● To do: Pull each line containing "goes" out of the data and copy it.

● Supplied records:
■ ■ ■

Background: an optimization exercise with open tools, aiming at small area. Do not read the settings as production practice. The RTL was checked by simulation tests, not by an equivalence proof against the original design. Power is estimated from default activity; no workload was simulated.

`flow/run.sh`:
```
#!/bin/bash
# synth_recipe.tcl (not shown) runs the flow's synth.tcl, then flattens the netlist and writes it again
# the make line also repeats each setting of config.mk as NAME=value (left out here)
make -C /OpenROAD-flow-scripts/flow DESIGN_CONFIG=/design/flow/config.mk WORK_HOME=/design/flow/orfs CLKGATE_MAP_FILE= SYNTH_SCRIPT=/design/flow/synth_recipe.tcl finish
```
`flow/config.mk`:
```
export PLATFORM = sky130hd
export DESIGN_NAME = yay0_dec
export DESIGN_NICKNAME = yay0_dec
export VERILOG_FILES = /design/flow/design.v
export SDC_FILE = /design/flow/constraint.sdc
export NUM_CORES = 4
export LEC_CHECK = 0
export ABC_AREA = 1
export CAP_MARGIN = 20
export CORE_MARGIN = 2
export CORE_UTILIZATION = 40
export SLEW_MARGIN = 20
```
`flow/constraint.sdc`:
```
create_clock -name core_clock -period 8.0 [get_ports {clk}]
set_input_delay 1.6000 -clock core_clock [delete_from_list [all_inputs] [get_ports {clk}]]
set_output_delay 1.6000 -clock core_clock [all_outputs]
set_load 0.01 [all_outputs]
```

■ ■ ■

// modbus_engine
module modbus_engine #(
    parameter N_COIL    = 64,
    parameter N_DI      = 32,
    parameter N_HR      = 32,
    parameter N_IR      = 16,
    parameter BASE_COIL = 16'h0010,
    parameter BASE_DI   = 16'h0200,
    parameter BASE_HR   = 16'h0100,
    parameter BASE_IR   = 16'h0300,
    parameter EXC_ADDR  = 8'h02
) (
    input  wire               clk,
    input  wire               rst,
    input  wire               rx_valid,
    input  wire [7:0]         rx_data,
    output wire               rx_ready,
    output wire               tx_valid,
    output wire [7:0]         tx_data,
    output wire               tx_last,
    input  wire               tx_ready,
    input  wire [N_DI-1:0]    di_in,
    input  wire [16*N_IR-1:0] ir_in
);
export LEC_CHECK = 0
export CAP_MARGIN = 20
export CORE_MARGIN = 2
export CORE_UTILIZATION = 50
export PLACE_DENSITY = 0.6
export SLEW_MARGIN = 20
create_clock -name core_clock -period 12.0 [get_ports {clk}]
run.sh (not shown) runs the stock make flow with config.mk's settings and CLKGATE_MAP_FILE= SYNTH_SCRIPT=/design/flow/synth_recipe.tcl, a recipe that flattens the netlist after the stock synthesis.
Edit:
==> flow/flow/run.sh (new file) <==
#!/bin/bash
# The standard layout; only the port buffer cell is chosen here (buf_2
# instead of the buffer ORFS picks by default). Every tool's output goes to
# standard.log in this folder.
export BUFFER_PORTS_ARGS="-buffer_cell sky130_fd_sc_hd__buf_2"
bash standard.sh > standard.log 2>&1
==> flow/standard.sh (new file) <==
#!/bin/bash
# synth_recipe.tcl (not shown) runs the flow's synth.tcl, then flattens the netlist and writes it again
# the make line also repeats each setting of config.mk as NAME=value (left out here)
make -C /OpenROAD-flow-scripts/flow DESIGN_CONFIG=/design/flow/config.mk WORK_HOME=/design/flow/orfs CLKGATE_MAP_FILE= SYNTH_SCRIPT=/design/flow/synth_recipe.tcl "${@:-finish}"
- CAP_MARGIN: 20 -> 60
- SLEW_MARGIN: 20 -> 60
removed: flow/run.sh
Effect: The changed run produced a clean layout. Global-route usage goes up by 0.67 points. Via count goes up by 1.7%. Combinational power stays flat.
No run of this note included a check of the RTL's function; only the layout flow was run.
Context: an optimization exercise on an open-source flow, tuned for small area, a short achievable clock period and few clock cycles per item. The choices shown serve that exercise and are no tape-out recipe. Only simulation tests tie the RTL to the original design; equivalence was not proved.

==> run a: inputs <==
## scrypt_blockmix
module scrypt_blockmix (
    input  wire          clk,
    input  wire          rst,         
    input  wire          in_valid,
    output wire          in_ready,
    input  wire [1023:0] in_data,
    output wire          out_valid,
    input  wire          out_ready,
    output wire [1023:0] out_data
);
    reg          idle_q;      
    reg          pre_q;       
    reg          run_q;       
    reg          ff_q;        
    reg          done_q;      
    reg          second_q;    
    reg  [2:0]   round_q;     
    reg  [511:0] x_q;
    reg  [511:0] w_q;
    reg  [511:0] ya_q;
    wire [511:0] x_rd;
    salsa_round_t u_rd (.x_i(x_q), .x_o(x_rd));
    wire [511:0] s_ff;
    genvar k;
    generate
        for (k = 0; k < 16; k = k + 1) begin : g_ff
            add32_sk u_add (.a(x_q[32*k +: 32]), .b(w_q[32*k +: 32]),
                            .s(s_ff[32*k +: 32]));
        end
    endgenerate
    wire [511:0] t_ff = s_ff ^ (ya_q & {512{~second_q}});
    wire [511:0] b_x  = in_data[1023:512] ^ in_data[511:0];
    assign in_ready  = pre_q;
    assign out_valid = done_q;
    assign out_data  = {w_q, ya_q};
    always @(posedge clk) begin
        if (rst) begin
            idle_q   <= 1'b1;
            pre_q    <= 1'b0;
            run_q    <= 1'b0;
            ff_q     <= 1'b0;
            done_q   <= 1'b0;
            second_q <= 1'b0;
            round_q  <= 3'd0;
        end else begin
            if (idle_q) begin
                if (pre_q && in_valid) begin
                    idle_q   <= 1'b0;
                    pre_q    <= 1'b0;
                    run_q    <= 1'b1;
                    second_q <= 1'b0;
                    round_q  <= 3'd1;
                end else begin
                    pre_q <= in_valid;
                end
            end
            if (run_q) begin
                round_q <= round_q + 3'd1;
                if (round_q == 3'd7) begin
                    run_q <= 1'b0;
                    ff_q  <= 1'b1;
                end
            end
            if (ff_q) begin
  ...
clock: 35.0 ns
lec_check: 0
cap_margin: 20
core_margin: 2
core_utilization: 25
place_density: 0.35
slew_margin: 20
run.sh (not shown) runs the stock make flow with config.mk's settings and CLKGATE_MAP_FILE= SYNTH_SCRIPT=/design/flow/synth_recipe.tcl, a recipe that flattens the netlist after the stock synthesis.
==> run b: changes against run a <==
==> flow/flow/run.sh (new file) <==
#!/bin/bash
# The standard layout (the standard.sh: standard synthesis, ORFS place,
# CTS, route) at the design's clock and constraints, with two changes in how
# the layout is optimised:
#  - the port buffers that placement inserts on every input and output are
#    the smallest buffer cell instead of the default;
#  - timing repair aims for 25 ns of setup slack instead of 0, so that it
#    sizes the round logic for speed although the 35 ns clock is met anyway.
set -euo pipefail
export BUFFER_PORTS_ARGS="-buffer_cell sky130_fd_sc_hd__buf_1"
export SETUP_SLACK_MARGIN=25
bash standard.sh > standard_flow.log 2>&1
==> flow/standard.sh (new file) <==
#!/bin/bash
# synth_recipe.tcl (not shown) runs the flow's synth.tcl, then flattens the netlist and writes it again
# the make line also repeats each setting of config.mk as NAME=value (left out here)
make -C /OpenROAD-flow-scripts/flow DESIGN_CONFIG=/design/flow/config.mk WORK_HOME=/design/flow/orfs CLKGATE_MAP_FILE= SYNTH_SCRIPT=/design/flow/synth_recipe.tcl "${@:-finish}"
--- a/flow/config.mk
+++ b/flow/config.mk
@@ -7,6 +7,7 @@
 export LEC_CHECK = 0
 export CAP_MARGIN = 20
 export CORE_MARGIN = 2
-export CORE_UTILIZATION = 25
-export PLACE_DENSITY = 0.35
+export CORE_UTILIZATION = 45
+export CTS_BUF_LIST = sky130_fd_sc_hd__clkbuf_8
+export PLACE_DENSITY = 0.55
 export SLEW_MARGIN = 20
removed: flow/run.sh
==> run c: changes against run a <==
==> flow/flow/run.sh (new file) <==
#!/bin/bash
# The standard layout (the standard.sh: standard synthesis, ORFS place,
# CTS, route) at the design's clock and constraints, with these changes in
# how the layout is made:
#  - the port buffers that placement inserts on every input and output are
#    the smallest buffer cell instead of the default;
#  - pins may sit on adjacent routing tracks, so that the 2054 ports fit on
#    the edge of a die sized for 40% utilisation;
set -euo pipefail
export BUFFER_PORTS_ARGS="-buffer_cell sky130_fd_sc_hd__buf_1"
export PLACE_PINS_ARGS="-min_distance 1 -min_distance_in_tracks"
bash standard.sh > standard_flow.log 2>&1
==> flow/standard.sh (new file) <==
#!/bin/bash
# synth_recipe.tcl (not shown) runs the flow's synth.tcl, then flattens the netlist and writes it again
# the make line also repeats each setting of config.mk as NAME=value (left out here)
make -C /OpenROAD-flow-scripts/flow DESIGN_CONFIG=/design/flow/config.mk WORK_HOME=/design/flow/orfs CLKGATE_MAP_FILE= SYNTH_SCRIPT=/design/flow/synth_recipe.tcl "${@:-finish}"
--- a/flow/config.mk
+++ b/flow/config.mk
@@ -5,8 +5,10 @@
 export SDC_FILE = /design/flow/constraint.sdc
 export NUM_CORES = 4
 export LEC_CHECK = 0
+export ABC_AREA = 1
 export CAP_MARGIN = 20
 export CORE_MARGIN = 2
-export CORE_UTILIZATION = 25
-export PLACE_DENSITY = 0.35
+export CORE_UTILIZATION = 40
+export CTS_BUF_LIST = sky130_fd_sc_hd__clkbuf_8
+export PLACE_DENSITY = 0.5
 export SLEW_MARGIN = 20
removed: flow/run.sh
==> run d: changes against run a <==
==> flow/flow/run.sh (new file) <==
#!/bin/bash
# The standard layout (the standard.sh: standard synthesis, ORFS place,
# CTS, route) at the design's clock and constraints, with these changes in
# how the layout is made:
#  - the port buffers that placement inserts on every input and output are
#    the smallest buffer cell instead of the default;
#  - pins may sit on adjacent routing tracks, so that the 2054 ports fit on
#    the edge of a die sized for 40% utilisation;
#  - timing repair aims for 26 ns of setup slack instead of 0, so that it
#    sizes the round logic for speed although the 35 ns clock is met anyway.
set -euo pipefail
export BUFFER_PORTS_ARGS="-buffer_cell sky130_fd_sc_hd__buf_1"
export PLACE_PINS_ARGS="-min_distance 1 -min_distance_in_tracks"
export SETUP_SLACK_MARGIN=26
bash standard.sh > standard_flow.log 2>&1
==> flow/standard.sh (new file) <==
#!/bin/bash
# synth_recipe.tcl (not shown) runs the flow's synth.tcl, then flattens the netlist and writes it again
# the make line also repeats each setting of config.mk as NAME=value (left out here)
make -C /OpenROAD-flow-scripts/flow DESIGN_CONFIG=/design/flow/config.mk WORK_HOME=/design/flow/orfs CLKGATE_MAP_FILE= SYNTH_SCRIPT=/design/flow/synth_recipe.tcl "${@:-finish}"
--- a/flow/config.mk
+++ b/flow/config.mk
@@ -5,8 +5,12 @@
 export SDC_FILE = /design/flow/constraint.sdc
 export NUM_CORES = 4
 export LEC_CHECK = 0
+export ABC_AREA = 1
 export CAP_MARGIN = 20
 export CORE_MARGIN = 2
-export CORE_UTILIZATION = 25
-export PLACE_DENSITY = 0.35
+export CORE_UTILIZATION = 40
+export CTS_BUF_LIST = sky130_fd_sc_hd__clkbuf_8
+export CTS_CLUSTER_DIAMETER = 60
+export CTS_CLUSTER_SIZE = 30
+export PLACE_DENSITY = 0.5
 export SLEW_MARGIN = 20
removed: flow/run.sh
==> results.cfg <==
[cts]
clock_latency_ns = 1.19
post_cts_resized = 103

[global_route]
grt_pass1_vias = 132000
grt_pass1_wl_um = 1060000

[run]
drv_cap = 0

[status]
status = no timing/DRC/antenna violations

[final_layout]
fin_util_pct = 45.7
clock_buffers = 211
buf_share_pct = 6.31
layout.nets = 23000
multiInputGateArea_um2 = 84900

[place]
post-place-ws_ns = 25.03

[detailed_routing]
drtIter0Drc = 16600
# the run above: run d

■ ■ ■

● Written solution:
# instead of the buffer ORFS picks by default). Every tool's output goes to
Effect: The changed run produced a clean layout. Global-route usage goes up by 0.67 points. Via count goes up by 1.7%. Combinational power stays flat.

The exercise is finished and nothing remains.